Wed Mar 16, 2005 6:14 PM GMT
By Ransdell Pierson
NEW YORK (Reuters) - Schering-Plough Corp.,. on Wednesday said U.S. regulators had approved earlier use of its brain cancer drug Temodar following a trial that last year showed it prolonged lives of patients.
The FDA action will allow the company to market the capsules, with simultaneous use of radiation, to adults newly diagnosed with glioblastoma multiforme, the most deadly form of malignant brain cancer.
Temodar, which Schering-Plough launched in 1999, is the only widely used drug for the aggressive form of brain cancer, which usually kills patients within a year. But it typically has not been used until months after patients have received radiation and their tumors returned.
The expanded indication will now allow it to be used immediately after diagnosis, along with radiation, rather than after tumors recur. The previous standard of treatment has been radiation alone after diagnosis.
Sales of Temodar have grown significantly since trial data were released last June showing that patients with the cancer who received it and radiation lived longer than those who received radiation alone.

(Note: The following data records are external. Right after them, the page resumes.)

This design comes from an exercise in tuning for small area, a short achievable clock period and few clock cycles per item on the open sky130 flow, not from production work.
The RTL was checked by simulation tests, not by an equivalence proof against the original design.
Power figures rest on the tool's default switching activity, not on a simulated workload.

**flow/design.v**
```verilog
package spp_pkg;
  localparam int US_W  = 12;
  localparam int VAL_W = 16;
  localparam int CNT_W = 16;
  localparam int IDX_W = 3;
  typedef enum logic [1:0] {
    CMD_TICK = 2'd0,
    CMD_AUTO = 2'd1,
    CMD_US   = 2'd2
  } cmd_t;
  typedef enum logic [1:0] {
    CH_A    = 2'd0,
    CH_B    = 2'd1,
    CH_BOTH = 2'd2
  } chan_t;
  localparam logic [IDX_W-1:0] REG_MIN_A = 3'd0;
  localparam logic [IDX_W-1:0] REG_MAX_A = 3'd1;
  localparam logic [IDX_W-1:0] REG_MIN_B = 3'd2;
  localparam logic [IDX_W-1:0] REG_MAX_B = 3'd3;
  localparam logic [IDX_W-1:0] REG_EN_A  = 3'd4;
  localparam logic [IDX_W-1:0] REG_EN_B  = 3'd5;
  localparam logic [US_W-1:0] MIN_RESET = 12'd544;
  localparam logic [US_W-1:0] MAX_RESET = 12'd2400;
  typedef struct packed {
    logic s2;
    logic s3;
  } stage_en_t;
  typedef struct packed {
    logic       load;
    logic [1:0] cmd;
    logic [1:0] channel;
  } upd_ctl_t;
endpackage
module servo_pulse_pwm_two_channel #(
  parameter int TICKS_PER_US = 16,
  parameter int MAX_ANGLE    = 180
) (
  input  logic         clk,
  input  logic         rst,
  input  logic         cfg_valid,
  output logic         cfg_ready,
  input  logic [2:0]   cfg_index,
  input  logic [11:0]  cfg_data,
  input  logic         item_valid,
  output logic         item_ready,
  input  logic [1:0]   item_cmd,
  input  logic [1:0]   item_channel,
  input  logic [15:0]  item_value,
  output logic         result_valid,
  input  logic         result_ready,
  output logic         result_pwm_a,
  output logic         result_pwm_b,
  output logic [15:0]  result_count
);
  logic [11:0] min_a, max_a, min_b, max_b;
  logic        enable_a, enable_b;
  logic [15:0] counter;
  logic [11:0] act_a, act_b;      
  logic        le_a, le_b;        
  logic        wrapped;           
  logic [12:0] pend_a, pend_b;    
  logic        need_a, need_b;    
  logic        busy, cur;
  logic        bel, abv, angf, gtf, negf;
  logic [4:0]  step;
  logic [19:0] x;
  logic        t1, t2, t3;
  logic        hu;                
  logic        e1, e2;
  logic        irdy, rv;
  assign cfg_ready = 1'b1;
  logic [11:0] d_min, d_max;
  logic        d_en;
  logic        we_min_a, we_max_a, we_min_b, we_max_b, we_en_a, we_en_b;
  assign d_min    = rst ? spp_pkg::MIN_RESET : cfg_data;
  assign d_max    = rst ? spp_pkg::MAX_RESET : cfg_data;
  assign d_en     = !rst && cfg_data[0];
  assign we_min_a = rst || (cfg_valid && cfg_index == spp_pkg::REG_MIN_A);
  assign we_max_a = rst || (cfg_valid && cfg_index == spp_pkg::REG_MAX_A);
  assign we_min_b = rst || (cfg_valid && cfg_index == spp_pkg::REG_MIN_B);
  assign we_max_b = rst || (cfg_valid && cfg_index == spp_pkg::REG_MAX_B);
  assign we_en_a  = rst || (cfg_valid && cfg_index == spp_pkg::REG_EN_A);
  assign we_en_b  = rst || (cfg_valid && cfg_index == spp_pkg::REG_EN_B);
  always_ff @(posedge clk) begin
    if (we_min_a) min_a    <= d_min;
    if (we_max_a) max_a    <= d_max;
    if (we_min_b) min_b    <= d_min;
    if (we_max_b) max_b    <= d_max;
    if (we_en_a)  enable_a <= d_en;
    if (we_en_b)  enable_b <= d_en;
  end
  logic acc, take, is_tick, is_wr, wr_a, wr_b;
  logic [12:0] raw;
  assign acc     = item_valid && irdy;
  assign take    = rv && result_ready;
  assign is_tick = item_cmd == 2'd0;
  assign is_wr   = item_cmd == 2'd1 || item_cmd == 2'd2;
  assign wr_a    = acc && is_wr && (item_channel == 2'd0 || item_channel == 2'd2);
  assign wr_b    = acc && is_wr && (item_channel != 2'd0);
  assign raw     = {item_cmd == 2'd1, item_value[11:0] | {12{|item_value[15:12]}}};
  logic [11:0] lo, hi, v;
  logic        pauto;
  logic [11:0] q;
  logic [12:0] sum;
  logic [7:0]  acc_in;
  logic [7:0]  ang;                
  logic        mbit;
  logic [8:0]  macc;
  logic [6:0]  dt, dsub;
  logic        dge;
  logic        s_cmp, s_first, s_mul, s_add, s_fin;
  logic [11:0] conv_w;
  logic        sfull, sel_lo, sel_hi, sel_x;
  assign lo    = cur ? min_b  : min_a;
  assign hi    = cur ? max_b  : max_a;
  assign v     = cur ? pend_b[11:0] : pend_a[11:0];
  assign pauto = cur ? pend_b[12]   : pend_a[12];
  assign q     = x[13:2];
  assign s_mul   = step >= 5'd1 && step <= 5'd12;
  always_comb begin
    sum      = {1'b0, lo} + {1'b0, q};
    acc_in   = s_first ? (negf ? ang : 8'd0) : x[19:12];
    mbit     = x[0] ^ !negf;
    macc     = {1'b0, acc_in} + (mbit ? {1'b0, ang} : 9'd0);
    dt       = {x[19:14], x[13]};
    dge      = dt >= 7'd45;
    dsub     = dt - 7'd45;
    sfull = angf && gtf;
    if (s_fin) begin
      sel_lo = negf && !x[12];
      sel_hi = negf && x[12];
      sel_x  = !negf;
    end else begin
      sel_lo = sfull ? negf : bel;
      sel_hi = sfull ? !negf : (!bel && abv);
      sel_x  = 1'b0;
    end
    if (sel_lo)      conv_w = lo;
    else if (sel_hi) conv_w = hi;
    else if (sel_x)  conv_w = x[11:0];
    else             conv_w = v;
  end
  logic        busy_n, cur_n, need_a_n, need_b_n;
  logic [12:0] pend_a_n, pend_b_n;
  logic        conv_wr;
  always_comb begin
    busy_n   = busy;
    cur_n    = cur;
    need_a_n = need_a;
    need_b_n = need_b;
    conv_wr  = 1'b0;
    if (!busy) begin
      if (need_a || need_b) begin
        busy_n = 1'b1;
        cur_n  = !need_a;
        if (need_a) need_a_n = 1'b0; else need_b_n = 1'b0;
      end
    end else if (s_fin || (s_first && !(angf && !gtf))) begin
      busy_n  = 1'b0;
      conv_wr = 1'b1;
    end
    pend_a_n = (conv_wr && !cur) ? {1'b0, conv_w} : pend_a;
    pend_b_n = (conv_wr &&  cur) ? {1'b0, conv_w} : pend_b;
    if (busy && (cur ? wr_b : wr_a)) busy_n = 1'b0;
    if (wr_a) begin
      pend_a_n = raw;
      need_a_n = 1'b1;
    end
    if (wr_b) begin
      pend_b_n = raw;
      need_b_n = 1'b1;
    end
  end
  always_ff @(posedge clk) begin
    if (rst) begin
      busy   <= 1'b0;
      need_a <= 1'b0;
      need_b <= 1'b0;
      pend_a <= '0;
      pend_b <= '0;
    end else begin
      busy   <= busy_n;
      need_a <= need_a_n;
      need_b <= need_b_n;
      pend_a <= pend_a_n;
      pend_b <= pend_b_n;
    end
  end
  always_ff @(posedge clk) begin
    cur  <= cur_n;
    step <= busy ? step + 5'd1 : 5'd0;
    s_cmp   <= !rst && !busy && busy_n;
    s_first <= !rst && s_cmp && busy_n;
    s_add   <= !rst && busy && step == 5'd24 && busy_n;
    s_fin   <= !rst && s_add && busy_n;
    if (s_cmp) begin
      bel  <= v < lo;
      abv  <= v > hi;
      angf <= pauto && (v < lo);
      gtf  <= v > 12'(MAX_ANGLE);
      negf <= sum[12];
      ang  <= v[7:0];
      x[11:0] <= sum[11:0];
    end else if (!busy) begin
      x[13:2] <= ~(need_a ? max_a : max_b);
    end else if (s_mul) begin
      x <= {macc, x[11:1]};
    end else if (s_add) begin
      x[12:0] <= {q == 12'd0, sum[11:0]};
    end else begin
      x <= {dge ? dsub[5:0] : dt[5:0], x[12:2], dge, x[1:0]};
    end
  end
  logic        t1_n, t2_n, t3_n, hu_n, e1_n, e2_n;
  logic        ap_raw, ap, wrap, nearwrap, busy_any, busy_any_n;
  assign busy_any   = busy | need_a | need_b;
  assign busy_any_n = busy_n | need_a_n | need_b_n;
  assign wrap       = counter == 16'hFFFF;
  assign nearwrap   = counter[15:3] == 13'h1FFF;
  always_comb begin
    if (take) begin
      t1_n = acc | t2;
      t2_n = acc ? t2 : t3;
      t3_n = 1'b0;
    end else begin
      t1_n = acc | t1;
      t2_n = acc ? t1 : t2;
      t3_n = acc ? t2 : t3;
    end
    if (take) ap_raw = t2 ? e1 : (acc & is_tick);
    else      ap_raw = t1 ? hu : (acc & is_tick);
    ap   = ap_raw & !((wrap & busy_any) | wrapped);
    hu_n = ap_raw & ((wrap & busy_any) | wrapped);
    if (take) e1_n = t3 ? e2 : is_tick;
    else      e1_n = (t1 & !t2) ? is_tick : e1;
    e2_n = (!take & t2 & !t3) ? is_tick : e2;
  end
  always_ff @(posedge clk) begin
    if (rst) begin
      t1      <= 1'b0;
      t2      <= 1'b0;
      t3      <= 1'b0;
      hu      <= 1'b0;
      e1      <= 1'b0;
      e2      <= 1'b0;
      irdy    <= 1'b1;
      rv      <= 1'b0;
      counter <= '0;
      act_a   <= '0;
      act_b   <= '0;
      le_a    <= 1'b1;
      le_b    <= 1'b1;
      wrapped <= 1'b0;
    end else begin
      t1   <= t1_n;
      t2   <= t2_n;
      t3   <= t3_n;
      hu   <= hu_n;
      e1   <= e1_n;
      e2   <= e2_n;
      irdy <= !t3_n && !(nearwrap && (hu_n || (t2_n && e1_n)));
      rv   <= t1_n && !hu_n && (t2_n || !busy_any_n);
      wrapped <= ap && wrap;
      if (wrapped) begin
        act_a <= pend_a[11:0];
        act_b <= pend_b[11:0];
      end
      if (ap) begin
        counter <= counter + 16'd1;
        if (wrap) begin
          le_a  <= 1'b1;
          le_b  <= 1'b1;
        end else begin
          if (counter == {act_a, 4'b0000}) le_a <= 1'b0;
          if (counter == {act_b, 4'b0000}) le_b <= 1'b0;
        end
      end
    end
  end
  assign item_ready   = irdy;
  assign result_valid = rv;
  assign result_count = counter;
  assign result_pwm_a = enable_a && le_a;
  assign result_pwm_b = enable_b && le_b;
endmodule
```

It was the first time a drug improved survival in such patients, researchers said.
Two years after treatment, 27 percent of those taking Temodar and radiation in the trial were still alive, compared with only 10 percent getting radiation alone.
In the international trial, tumors did not recur after two years in 11 percent of patients in the Temodar group.
But only 2 percent of those getting radiation alone had no progression of the disease, which kills an estimated 10,000 Americans annually and an equal number in Europe.
Schering-Plough Chief Executive Fred Hassan on Tuesday told Reuters he is counting on growing sales of Temodar, along with higher demand for the company's cholesterol fighters and Nasonex nasal allergy spray, to help him turn around the struggling drugmaker this year.